Igosso Kōchi アイゴッソ高知
- Full name: Igosso Kōchi
- Founded: 1999; 27 years ago as Nangoku Kōchi FC
- Dissolved: 2015; 11 years ago merged into Kochi United SC
- Ground: Haruno Athletic Sports Park Kōchi, Kōchi
- Capacity: 1,000 (Main)
- Manager: Kazushi Yokoyama
- 2015: Shikoku League, 3rd of 8
| Home colours | Away colours |

= Igosso Kochi FC =

Japanese football club

Igosso Kōchi (アイゴッソ高知, Aigosso Kōchi) is a defunct football (soccer) club that was based in Kōchi, the capital city of Kōchi Prefecture of Japan. They last played in the Shikoku Adult League. The club was known as Nangoku Kōchi F.C. (南国高知FC). In December 2013 the club's name changed to Igosso Kochi. In January 2016, they came to an agreement with neighbouring club Kochi U Torastar FC to form a club to represent Kōchi Prefecture in the J.League. In February 2016, the two clubs established as Kōchi United SC.

==History==
The club was founded in the post-war era as Kōchi Agricultural School OB Club (高知農業高校OBクラブ), but in 1966 the name changed to Nangoku Soccer Club (南国サッカークラブ). Since the inception of the Shikoku Adult League in 1977, this club played as a representative of Kōchi Prefecture and became one of the powerhouse clubs in the league. In 1996 because of sponsorship by Himawari Milk the club changed its name to Himawari Milk Nangoku F.C. (ひまわり牛乳南国FC). The club's name changed again in 1999 to Nangoku Kōchi F.C. (南国高知FC). The club aimed to become a community-based football club in 2002.

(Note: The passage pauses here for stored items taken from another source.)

<file path="src/rtl/hfa_pkg.sv">
`timescale 1ns / 1ps
package hfa_pkg;

	// default number of hole entries
	localparam int MAX_HOLES_DEF = 16;

	// field widths
	localparam int SIZE_W   = 16;
	localparam int NUM_W    = 16;
	localparam int SEL_W    = 4;
	localparam int POLICY_W = 2;
	localparam int COUNT_W  = 5;

	// request kinds
	localparam logic KIND_LOAD    = 1'b0;
	localparam logic KIND_REQUEST = 1'b1;

	// fit policies
	localparam logic [POLICY_W-1:0] POLICY_FIRST = 2'd0;
	localparam logic [POLICY_W-1:0] POLICY_BEST  = 2'd1;
	localparam logic [POLICY_W-1:0] POLICY_WORST = 2'd2;

	// register index, taken from the word address bit
	localparam logic REG_POLICY = 1'b0;
	localparam logic REG_COUNT  = 1'b1;

	typedef struct packed {
		logic              kind;
		logic [SEL_W-1:0]  hole_select;
		logic [SIZE_W-1:0] amount;
	} hfa_in_t;

	typedef struct packed {
		logic [NUM_W-1:0] request_number;
		logic             granted;
		logic [SEL_W-1:0] chosen_hole;
	} hfa_out_t;

	typedef struct packed {
		logic [POLICY_W-1:0] fit_policy;
		logic [COUNT_W-1:0]  hole_count;
	} hfa_cfg_t;

	typedef enum logic [1:0] {
		ST_IDLE,
		ST_SCAN,
		ST_UPDATE
	} hfa_state_t;

endpackage

</file>
<file path="src/rtl/hfa_regs.sv">
`timescale 1ns / 1ps
module hfa_regs (
	input  logic             clk,
	input  logic             arst_n,
	input  logic             psel,
	input  logic             penable,
	input  logic             pwrite,
	input  logic [2:0]       paddr,
	input  logic [31:0]      pwdata,
	output logic [31:0]      prdata,
	output logic             pready,
	output hfa_pkg::hfa_cfg_t cfg
);
	import hfa_pkg::*;

	logic [POLICY_W-1:0] policy_q;
	logic [COUNT_W-1:0]  count_q;
	logic                wr_en;

	assign pready = 1'b1;
	assign wr_en  = psel && penable && pwrite;

	// register writes
	always_ff @(posedge clk or negedge arst_n) begin
		if (!arst_n) begin
			policy_q <= '0;
			count_q  <= '0;
		end else if (wr_en) begin
			unique case (paddr[2])
				REG_POLICY: policy_q <= pwdata[POLICY_W-1:0];
				REG_COUNT:  count_q  <= pwdata[COUNT_W-1:0];
				default: ;
			endcase
		end
	end

	// read mux
	always_comb begin
		prdata = '0;
		unique case (paddr[2])
			REG_POLICY: prdata[POLICY_W-1:0] = policy_q;
			REG_COUNT:  prdata[COUNT_W-1:0]  = count_q;
			default: ;
		endcase
	end

	assign cfg.fit_policy = policy_q;
	assign cfg.hole_count = count_q;

endmodule

</file>
<file path="src/rtl/hfa_scan.sv">
`timescale 1ns / 1ps
module hfa_scan #(
	parameter int MAX_HOLES = hfa_pkg::MAX_HOLES_DEF
) (
	input  logic              clk,
	input  logic              arst_n,
	input  hfa_pkg::hfa_cfg_t cfg,
	input  logic              start,
	input  hfa_pkg::hfa_in_t  in_word,
	output logic              busy,
	output logic              done,
	output hfa_pkg::hfa_out_t out_word
);
	import hfa_pkg::*;

	localparam int IW = (MAX_HOLES > 1) ? $clog2(MAX_HOLES) : 1;
	localparam int LW = $clog2(MAX_HOLES + 1);

	hfa_state_t state_q, state_d;

	logic [SIZE_W-1:0] mem [MAX_HOLES];
	logic [SIZE_W-1:0] rd_q;
	logic [IW-1:0]     rd_addr;

	logic [LW-1:0]     cnt_q, limit_q;
	logic [SIZE_W-1:0] amt_q, best_q;
	logic [IW-1:0]     pick_q;
	logic              found_q;
	logic [NUM_W-1:0]  req_q;
	logic              done_q;
	hfa_out_t          out_q;

	logic [IW-1:0]     idx;
	logic [SIZE_W:0]   diff;
	logic [SIZE_W-1:0] left;
	logic              fits, take, at_end, is_first, accept, load_ok;

	assign accept   = start && (state_q == ST_IDLE);
	assign load_ok  = 32'(in_word.hole_select) < MAX_HOLES;
	assign idx      = cnt_q[IW-1:0];
	assign at_end   = (cnt_q == limit_q);
	assign is_first = !(cfg.fit_policy == POLICY_BEST || cfg.fit_policy == POLICY_WORST);

	// shared subtract and compare unit, one hole per cycle
	assign diff = {1'b0, rd_q} - {1'b0, amt_q};
	assign fits = !diff[SIZE_W];
	assign left = diff[SIZE_W-1:0];

	always_comb begin
		priority if (cfg.fit_policy == POLICY_BEST)
			take = fits && (!found_q || left < best_q);
		else if (cfg.fit_policy == POLICY_WORST)
			take = fits && (!found_q || left > best_q);
		else
			take = fits;
	end

	// read address runs one hole ahead of the compare
	assign rd_addr = (state_q == ST_SCAN) ? IW'(idx + 1'b1) : '0;

	// hole size table
	always_ff @(posedge clk) begin
		rd_q <= mem[rd_addr];
		if (accept && in_word.kind == KIND_LOAD && load_ok)
			mem[IW'(in_word.hole_select)] <= in_word.amount;
		else if (state_q == ST_UPDATE && found_q)
			mem[pick_q] <= best_q;
	end

	// sequencer state
	always_ff @(posedge clk or negedge arst_n) begin
		if (!arst_n)
			state_q <= ST_IDLE;
		else
			state_q <= state_d;
	end

	always_comb begin
		state_d = state_q;
		unique case (state_q)
			ST_IDLE: begin
				if (accept && in_word.kind == KIND_REQUEST)
					state_d = ST_SCAN;
			end
			ST_SCAN: begin
				if (at_end || (take && is_first))
					state_d = ST_UPDATE;
			end
			ST_UPDATE: state_d = ST_IDLE;
			default:   state_d = ST_IDLE;
		endcase
	end

	// scan working registers
	always_ff @(posedge clk) begin
		if (accept && in_word.kind == KIND_REQUEST) begin
			amt_q   <= in_word.amount;
			cnt_q   <= '0;
			found_q <= 1'b0;
			if (32'(cfg.hole_count) > MAX_HOLES)
				limit_q <= LW'(MAX_HOLES);
			else
				limit_q <= LW'(cfg.hole_count);
		end else if (state_q == ST_SCAN && !at_end) begin
			cnt_q <= LW'(cnt_q + 1'b1);
			if (take) begin
				found_q <= 1'b1;
				pick_q  <= idx;
				best_q  <= left;
			end
		end
	end

	// result word and running request number
	always_ff @(posedge clk or negedge arst_n) begin
		if (!arst_n) begin
			done_q <= 1'b0;
			req_q  <= '0;
		end else begin
			done_q <= (state_q == ST_UPDATE);
			if (state_q == ST_UPDATE)
				req_q <= NUM_W'(req_q + 1'b1);
		end
	end

	always_ff @(posedge clk) begin
		if (state_q == ST_UPDATE) begin
			out_q.request_number <= req_q;
			out_q.granted        <= found_q;
			out_q.chosen_hole    <= found_q ? SEL_W'(pick_q) : '0;
		end
	end

	assign busy     = (state_q != ST_IDLE);
	assign done     = done_q;
	assign out_word = out_q;

endmodule

</file>
<file path="src/rtl/hole_fit_allocator.sv">
`timescale 1ns / 1ps
// load word: busy stays low, next word may follow at once
// request word: scan of min(hole_count, MAX_HOLES) holes, one per cycle through one
// subtract and compare unit, then an update state that writes the table; done is registered
// from the update state, and first fit stops early at the first hole that fits
// busy covers scan and update, next word taken once busy is low again; no stall
// reset clears the registers, the request number and the sequencer; hole sizes are not cleared
module hole_fit_allocator #(
	parameter int MAX_HOLES = hfa_pkg::MAX_HOLES_DEF
) (
	input  logic              clk,
	input  logic              arst_n,
	input  logic              start,
	output logic              busy,
	input  hfa_pkg::hfa_in_t  in_word,
	output logic              done,
	output hfa_pkg::hfa_out_t out_word,
	input  logic              psel,
	input  logic              penable,
	input  logic              pwrite,
	input  logic [2:0]        paddr,
	input  logic [31:0]       pwdata,
	output logic [31:0]       prdata,
	output logic              pready
);
	import hfa_pkg::*;

	hfa_cfg_t cfg;

	// configuration registers
	hfa_regs u_regs (
		.clk     (clk),
		.arst_n  (arst_n),
		.psel    (psel),
		.penable (penable),
		.pwrite  (pwrite),
		.paddr   (paddr),
		.pwdata  (pwdata),
		.prdata  (prdata),
		.pready  (pready),
		.cfg     (cfg)
	);

	// hole table and scan sequencer
	hfa_scan #(
		.MAX_HOLES (MAX_HOLES)
	) u_scan (
		.clk      (clk),
		.arst_n   (arst_n),
		.cfg      (cfg),
		.start    (start),
		.in_word  (in_word),
		.busy     (busy),
		.done     (done),
		.out_word (out_word)
	);

endmodule

</file>
<file path="config.mk">
export PLATFORM = sky130hd
export DESIGN_NAME = hole_fit_allocator
export DESIGN_NICKNAME = d
export VERILOG_FILES = /design/src/rtl/hfa_pkg.sv /design/src/rtl/hfa_regs.sv /design/src/rtl/hfa_scan.sv /design/src/rtl/hole_fit_allocator.sv
export SDC_FILE = /design/constraint.sdc
export NUM_CORES = 1
export LEC_CHECK = 0
export ABC_CLOCK_PERIOD_IN_PS = 9100
export BUFFER_PORTS_ARGS = -buffer_cell sky130_fd_sc_hd__buf_2
export CORE_MARGIN = 4
export CORE_UTILIZATION = 30
export CTS_CLUSTER_DIAMETER = 120
export DETAILED_ROUTE_END_ITERATION = 8
export SETUP_SLACK_MARGIN = 0.2
export SYNTH_ARGS = -nofsm -noshare
export SYNTH_HDL_FRONTEND = slang
export SYNTH_SLANG_ARGS = --single-unit
</file>
<file path="constraint.sdc">
create_clock -name clk -period 9.1 [get_ports clk]
set_input_delay 1.82 -clock clk [delete_from_list [all_inputs] [get_ports clk]]
set_output_delay 1.82 -clock clk [all_outputs]
set_load 0.01 [all_outputs]
</file>
Yosys cells after proc, flatten, opt, wreduce, memory -nomap -nowiden
Memory sizes are Yosys's and may differ from the RTL's. A register that Yosys moved wholly into a read port is not among the register bits. Cells that the tools add are included.

Memories: 1. Input bits: 62. Bits in registers: 94. Output and inout bits: 56. Bits in writable memories: 256.

Memories: u_scan.mem (depth 16, width 16, rd ports 1, clocked after Yosys merged registers in 1, write ports 1, line hfa_scan.sv:21) `logic [SIZE_W-1:0] mem [MAX_HOLES];`.

Reductions and logical operators: 26. Bitwise operators: 3. Add/subtract/negate cells: 4. Multiplexer cells: 16. Equal/unequal tests: 7. Magnitude comparators: 3.

Operators with widths (count): 16-bit by 16-bit subtractor with 17-bit output (1); 16-bit by 1-bit adder with 16-bit output, second input constant (1); 16-bit greater-than comparator (1); 16-bit less-than comparator (1); 16-bit 2-to-1 mux (1); 16-bit OR reduction (1); 1-bit logical AND (10); 1-bit 2-to-1 mux (8); 4-bit 2-to-1 mux (2); 2-bit case mux with 2 select lines (2); 2-bit AND reduction (4); 5-bit by 1-bit adder with 5-bit output, second input constant (1); 5-bit == test (1); 5-bit greater-than comparator, second input constant (1); 4-bit by 1-bit adder with 4-bit output, second input constant (1); 2-bit by 1-bit == test with 1-bit output, second input constant (2); 2-bit == test, second input constant (2); 1-bit logical NOT (4); 1-bit logical OR (4); 2-bit 2-to-1 mux (2); 2-bit inequality test, second input constant (2); 3-bit 2-to-1 mux (1); 1-bit inverter (3); 3-bit AND reduction (1); 2 further kinds (2).

Longest topological paths before layout
Gate-level depths: netlist (run 1).

Depth after elaboration: 10. Mapped depth: 17.

Cells and area by module
From an unflattened synthesis (run 1), not the netlist that was laid out.

Cells, all modules: 1072. Area total of the unflattened synthesis: 15590.0 um^2.

By module, submodules not included: hfa_scan (sequential area each 10465.0 um^2, times used 1, area each 15055.7 um^2, cells an instance 1021); hfa_regs (sequential area each 175.2 um^2, times used 1, area each 534.3 um^2, cells an instance 51).

Worst setup path after synthesis (run 1)
No wires, ideal clock.

Kind: reg-to-reg. Start point: register u_scan.rd_q[0] (read register of u_scan.mem). End point: register u_scan.best_q[0] (enable). Setup time: 0.397 ns. Path slack: 4.686 ns. Stages on the path, launching flop included: 18. Required time: 8.703 ns. Data arrival time: 4.017 ns. Buffers on the path: 0. Cells stage by stage: dfxtp_1 inv_1 ha_1 inv_1 fa_1 a211oi_1 nor2_1 a221oi_2 nand2b_1 nor2b_1 xnor2_1 ha_1 nand4_1 nor4_1 a21boi_0 o31ai_1 o311a_1 nor2_1.

Cells in the longest elaborated chain, start to end: 7.

Ends and longest elaborated chain: start, declared (line hfa_scan.sv:22) `logic [SIZE_W-1:0] rd_q;`; 16-bit by 16-bit subtractor with 17-bit output (*) (line hfa_scan.sv:45) `assign diff = {1'b0, rd_q} - {1'b0, amt_q};`; named net u_scan.diff[12] (line hfa_scan.sv:34) `logic [SIZE_W:0] diff;`; 16-bit greater-than comparator (line hfa_scan.sv:53) `take = fits && (!found_q || left > best_q);`; 1-bit logical OR (line hfa_scan.sv:53); 1-bit logical AND (line hfa_scan.sv:53); 1-bit 2-to-1 mux (line hfa_scan.sv:52) `else if (cfg.fit_policy == POLICY_WORST)`; 1-bit 2-to-1 mux (*) (line hfa_scan.sv:50) `priority if (cfg.fit_policy == POLICY_BEST)`; 3-bit AND reduction (no line) (*); end signal, assigned (line hfa_scan.sv:109) `best_q <= left;`; end, declared (line hfa_scan.sv:26) `logic [SIZE_W-1:0] amt_q, best_q;`.

The timed path passes the listed nets; every way through them passes the cells marked *. A chain may end at the register's enable or synchronous reset.

Worst setup path after layout (run 1)
Start point: register u_scan.amt_q[0]. End point: register u_scan.best_q[9] (enable).

Cells in the longest elaborated chain, start to end: 7.

Ends and longest elaborated chain: start, declared (line hfa_scan.sv:26); start signal, assigned (line hfa_scan.sv:97) `amt_q <= in_word.amount;`; 16-bit by 16-bit subtractor with 17-bit output (*) (line hfa_scan.sv:45); named net u_scan.diff[14] (line hfa_scan.sv:34); 16-bit greater-than comparator (line hfa_scan.sv:53); 1-bit logical OR (line hfa_scan.sv:53); 1-bit logical AND (line hfa_scan.sv:53); 1-bit 2-to-1 mux (line hfa_scan.sv:52); 1-bit 2-to-1 mux (*) (line hfa_scan.sv:50); 3-bit AND reduction (no line) (*).

Marked as above.

==> results of run 1 <==
[metal layers]
| layer | wire length [um] | track usage [%] |
|---|---|---|
| met2 | 16800 | 20.2 |
| met1 | 14900 | 15.3 |
| met4 | 884 | 3.65 |
| met5 | 0 | 0 |
| met3 | 1540 | 2.29 |
[final cells by class]
cell class,instances,share of cell area [%]
Sequential cell,366,59.2
Inverter,43,0.897
Clock buffer,51,6.13
Antenna cell,1,0.0139
Tap cell,680,4.73
Timing Repair Buffer,100,3.34
Multi-Input combinational cell,612,24.6
Clock inverter,16,1.11
[registers in the layout (all words and copies together) (netlist names)]
name             cells
u_scan.mem         256
u_scan.out_word     21
u_scan.amt_q        16
u_scan.best_q       16
u_scan.rd_q         16
u_scan.req_q        16
u_regs.count_q       5
u_scan.cnt_q         5
u_scan.limit_q       5
u_scan.pick_q        4
u_regs.policy_q      2
u_scan.state_q       2
u_scan.done          1
u_scan.found_q       1
[cells by family (layout without fill, tap and decap cells)]
logic type / after synthesis / in the layout
AOI/OAI and AO/OA: 176 / 176
and+or+nand+nor: 245 / 245
adders and majority gates: 37 / 37
DFF: 366 / 366
buffers and inverters: 115 / 210
xor gates and xnor gates: 38 / 38
other: 2 / 29
muxes: 88 / 88
[worst max-delay path by stage]
stage                                    from                           to  cells after the start
floorplan              u_scan.rd_q[0]$_DFF_P_   u_scan.best_q[0]$_DFFE_PP_                     17
global placement       u_scan.rd_q[0]$_DFF_P_   u_scan.best_q[9]$_DFFE_PP_                     18
detailed placement  u_scan.amt_q[0]$_DFFE_PP_   u_scan.best_q[9]$_DFFE_PP_                     17
CTS                 u_scan.amt_q[0]$_DFFE_PP_   u_scan.best_q[4]$_DFFE_PP_                     17
global route           u_scan.rd_q[0]$_DFF_P_  u_scan.best_q[11]$_DFFE_PP_                     18
finish              u_scan.amt_q[0]$_DFFE_PP_   u_scan.best_q[9]$_DFFE_PP_                     17
[power by group through the flow]
stage	clock network, mW	logic, mW	registers, mW
after floorplan	0	1.30	2.18
after global placement	0	1.66	2.24
after detailed placement	0	1.69	2.24
after CTS	1.64	1.69	2.21
after global routing	1.71	1.86	2.23
final	1.60	1.68	2.21
[layout by cell type (no fill, tap or decap), types with 28 or more instances in the layout]
cell type / count
nor2b_1: 38
nor2_1: 32
inv_1: 43
nand2_1: 103
a21oi_1: 32
edfxtp_1: 318
conb_1: 28
ha_1: 36
buf_2: 60
clkbuf_16: 41
mux2i_1: 64
buf_4: 40
a211oi_1: 50
[through the flow]
stage / cell area [um2] / worst slack (ns) / instances
floorplan: 15700 / 4.69 / 1093
global placement: 16700 / 4.17 / 1801
detailed placement: 16700 / 4.05 / 1801
CTS: 18000 / 4.05 / 1868
global route: 18000 / 3.85 / 1868
finish: 18000 / 4.12 / 1869
[critical path: stages, from the launching register on]
cell and delay [ns]:
edfxtp_1 0.33, ha_1 0.17, inv_1 0.07, fa_1 0.43
a211oi_1 0.25, nor2_1 0.18, a221oi_2 0.43, nand2b_1 0.18
a21oi_1 0.08, xor2_1 0.17, ha_1 0.31, nand4_1 0.14
nor4_1 0.72, a21boi_0 0.35, o31ai_1 0.12, o311a_1 0.24
nor2_2 0.14, buf_4 0.32
[cells in the mapped netlist (4+ instances only)]
cell type  count  share of area [%]
and2_1         8               0.32
dfxtp_1       22                2.8
buf_2         17               0.55
nor2_1        35               0.84
xor2_1        13               0.73
nor3b_1        7               0.34
xnor2_1       25                1.4
mux4_2        16                2.3
nand2_1      103                2.5
a21o_1         8               0.39
nor2b_1       38                1.5
a211oi_1      50                2.4
and4_1         4               0.22
nor3_1         6               0.19
clkbuf_1      18               0.43
a31oi_1       21               0.84
nand4_1        6               0.24
inv_1         43                1.0
mux2_2         8               0.58
ha_1          36                2.9
o21ai_0       27               0.87
edfxtp_1     318                 61
dfrtp_1       26                4.2
mux2i_1       64                4.1
buf_4         31                1.5
and3_1         6               0.24
a21oi_1       32                1.0
nand3_1       18               0.58
a311oi_1      16               0.90
==> flow_summary.toml, run 1 <==
[outcome]
run_status = "complete, no violations"

[timing]
finalCritPeriodShare_pct = 54.7
finalMaxSlewViolations = 0
rsz0062_at_grt = "false"
max_slew_margin_pct = 29.1
fin_skew_ns = 0.00942
worstMarginPinSlew_ns = 1.06
period_minus_slack_ns = 4.98
fin_tns_setup_ns = 0
setup_violations = 0
final.hold.worst_slack_ns = 0.483
final_hold_viol_count = 0
max_clock_freq_mhz = 201

[yosys]
synth-async-reset-ratio_pct = 7.10
synth_xor_area_share_pct = 2.14
yosys_register_bits = 366
synth_compound_area_share_pct = 7.78
synth_top_family_by_area = "compound AO/OA/AOI/OAI gates"
synth_ff_type = "edfxtp_1"
synth_area_um2 = 15600
muxShareOfSynthArea_pct = 7.00
synth_edf_count = 318
yosys.area_share.simple_pct = 7.62
synth_area_per_cell_um2 = 14.6
synth_cells = 1067
synth.yosys.seq_area_share_pct = 68.3
yosys_warnings = 0
synthAdderAreaFrac_pct = 3.02
synth.distinct_cells = 65

[cells_and_area]
drive_above_1_share_pct = 16.2
fill_cells = 4950
layout.nets = 1260
area_growth_pct = 15.5
seqCellArea_um2 = 10600
fin_util_pct = 35.0
multi_input_area_um2 = 4430

[power_and_ir_drop]
power.internal_mw = 3.74
p_sw_share_pct = 31.8
peakVddDrop_v = 0.000148
p_sw_mw = 1.74
p_leak_nw = 6.59
pwr-share-comb_pct = 30.6
powerDensity_nw_per_um2 = 305
sequentialPowerShare_pct = 40.3
clockPowerShare_pct = 29.1
p_total_mw = 5.48

[setup_path]
r2r_setup_slack_ns = 4.12
reg2reg_depth = 17
critical_path_class = "flop to flop"
required_ns = 9.29
end_kind = "flop"
worst_ep_arrival_time_ns = 5.17
reg2reg_from = "u_scan.amt_q[0]$_DFFE_PP_"
start_kind = "flop"
reg2reg_to = "u_scan.best_q[9]$_DFFE_PP_"
cp_max_fo = 20

[cts]
numCtsBuffers = 38
cts_root_buffer = "clkbuf_16"
cts_sinks = 366
cts_tree = "built"
cts.path.max_buffers = 3
h-tree-depth = 2
clk_pin_slew_worst_paths_ns = 0.06
post-cts-setup-buffers = 0
clk_latency_ns = 0.53
cts-resized-gates = 0
ctsHoldBuffers = 0

[floorplanning]
start_util_pct = 30.3
core_um2 = 51400
die_w_um = 236
dieHeight_um = 236
fp-row-count = 83
ios = 118
dieArea_um2 = 55600

[route]
wl_per_cell_um = 18.2
vias = 8754
via_per_inst = 4.68
routed_wl_um = 34100
final_antenna_net_count = 0
drc_errors = 0
drt_iter0_markers = 554
detail_route.first_pass.iterations = 4

[global_routing]
grt.overflow.total = 0
first_global_vias = 8789
antenna_found_initial = 1
grt_pass1_wl_um = 51400
grt_usage_pct = 11.8
grt_max_degree = 81

[place]
io_buffers = 60
place.gp.congestion = 0.763
hpwl_um = 20900

[min_path]
hold_path_depth = 1
hp-class = "flop to flop"
hold-path-endpoint = "u_scan.req_q[13]$_DFFE_PN0P_"
min-delay-start = "u_scan.req_q[13]$_DFFE_PN0P_"

[flow_run]
maxCapViolations = 0
No activity file was read; power rests on OpenSTA's default activity.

Nangoku Kōchi F.C. crest, used until 2013

With the introduction of J. League Division 3 in 2014, the club intended to join but decided to postpone it at the deadline submission of J.League Associate Membership in June 2013. In preparation they changed the name of the club to Igosso Kōchi (アイゴッソ高知) for the 2014 season onwards. The name Igosso is a combination of two Japanese words; ai (愛) means love and igossou (いごっそう) from Tosa dialect means "a stubborn man with fortitude".

==League record==

| Champions | Runners-up | Third place | Promoted | Relegated |

| Season | League | Pos. | Pld | W | D | L | Pts |
| 1977 | Shikoku League | 5th | 14 | 6 | 2 | 6 | 14 |
| 1978 | 3rd | 14 | 8 | 2 | 4 | 18 |
| 1979 | 2nd | 14 | 9 | 2 | 3 | 20 |
| 1980 | Champions | 14 | 10 | 2 | 2 | 22 |
| 1981 | 6th | 14 | 6 | 2 | 6 | 14 |
| 1982 | 5th | 14 | 6 | 2 | 6 | 14 |
| 1983 | 5th | 14 | 6 | 2 | 6 | 14 |
| 1984 | 5th | 14 | 7 | 1 | 6 | 15 |
| 1985 | 4th | 14 | 5 | 2 | 7 | 12 |
| 1986 | 4th | 14 | 8 | 0 | 6 | 16 |
| 1987 | 3rd | 14 | 7 | 1 | 6 | 15 |
| 1988 | 4th | 14 | 7 | 2 | 5 | 16 |
| 1989 | 4th | 14 | 7 | 2 | 5 | 16 |
| 1990 | 4th | 14 | 7 | 2 | 5 | 16 |
| 1991 | 4th | 14 | 7 | 1 | 6 | 15 |
| 1992 | 4th | 14 | 5 | 2 | 7 | 12 |
| 1993 | 6th | 14 | 4 | 1 | 9 | 9 |
| 1994 | 6th | 13 | 3 | 1 | 9 | 7 |
| 1995 | 6th | 14 | 4 | 3 | 7 | 15 |
| 1996 | 4th | 14 | 5 | 3 | 6 | 18 |
| 1997 | 5th | 14 | 3 | 5 | 6 | 14 |
| 1998 | 2nd | 14 | 7 | 6 | 1 | 23 |
| 1999 | 3rd | 14 | 7 | 6 | 1 | 27 |
| 2000 | 2nd | 14 | 11 | 1 | 2 | 34 |
| 2001 | Champions | 14 | 14 | 0 | 0 | 42 |
| 2002 | Champions | 14 | 12 | 1 | 1 | 37 |
| 2003 | Champions | 14 | 13 | 1 | 0 | 40 |
| 2004 | Champions | 14 | 12 | 1 | 1 | 37 |
| 2005 | Champions | 14 | 12 | 1 | 1 | 37 |
| 2006 | 2nd | 14 | 11 | 2 | 1 | 35 |
| 2007 | 3rd | 14 | 10 | 0 | 4 | 30 |
| 2008 | 4th | 14 | 6 | 2 | 6 | 20 |
| 2009 | 5th | 14 | 4 | 2 | 8 | 14 |
| 2010 | 4th | 14 | 5 | 4 | 5 | 19 |
| 2011 | 5th | 14 | 4 | 3 | 7 | 15 |
| 2012 | 3rd | 14 | 8 | 1 | 5 | 25 |
| 2013 | 2nd | 14 | 8 | 5 | 1 | 29 |
| 2014 | 2nd | 14 | 11 | 2 | 1 | 34 |
| 2015 | 3rd | 14 | 9 | 3 | 2 | 30 |

- Note: The 1994 season saw one game cancelled due to the disqualification of Alex SC who fielded ineligible players.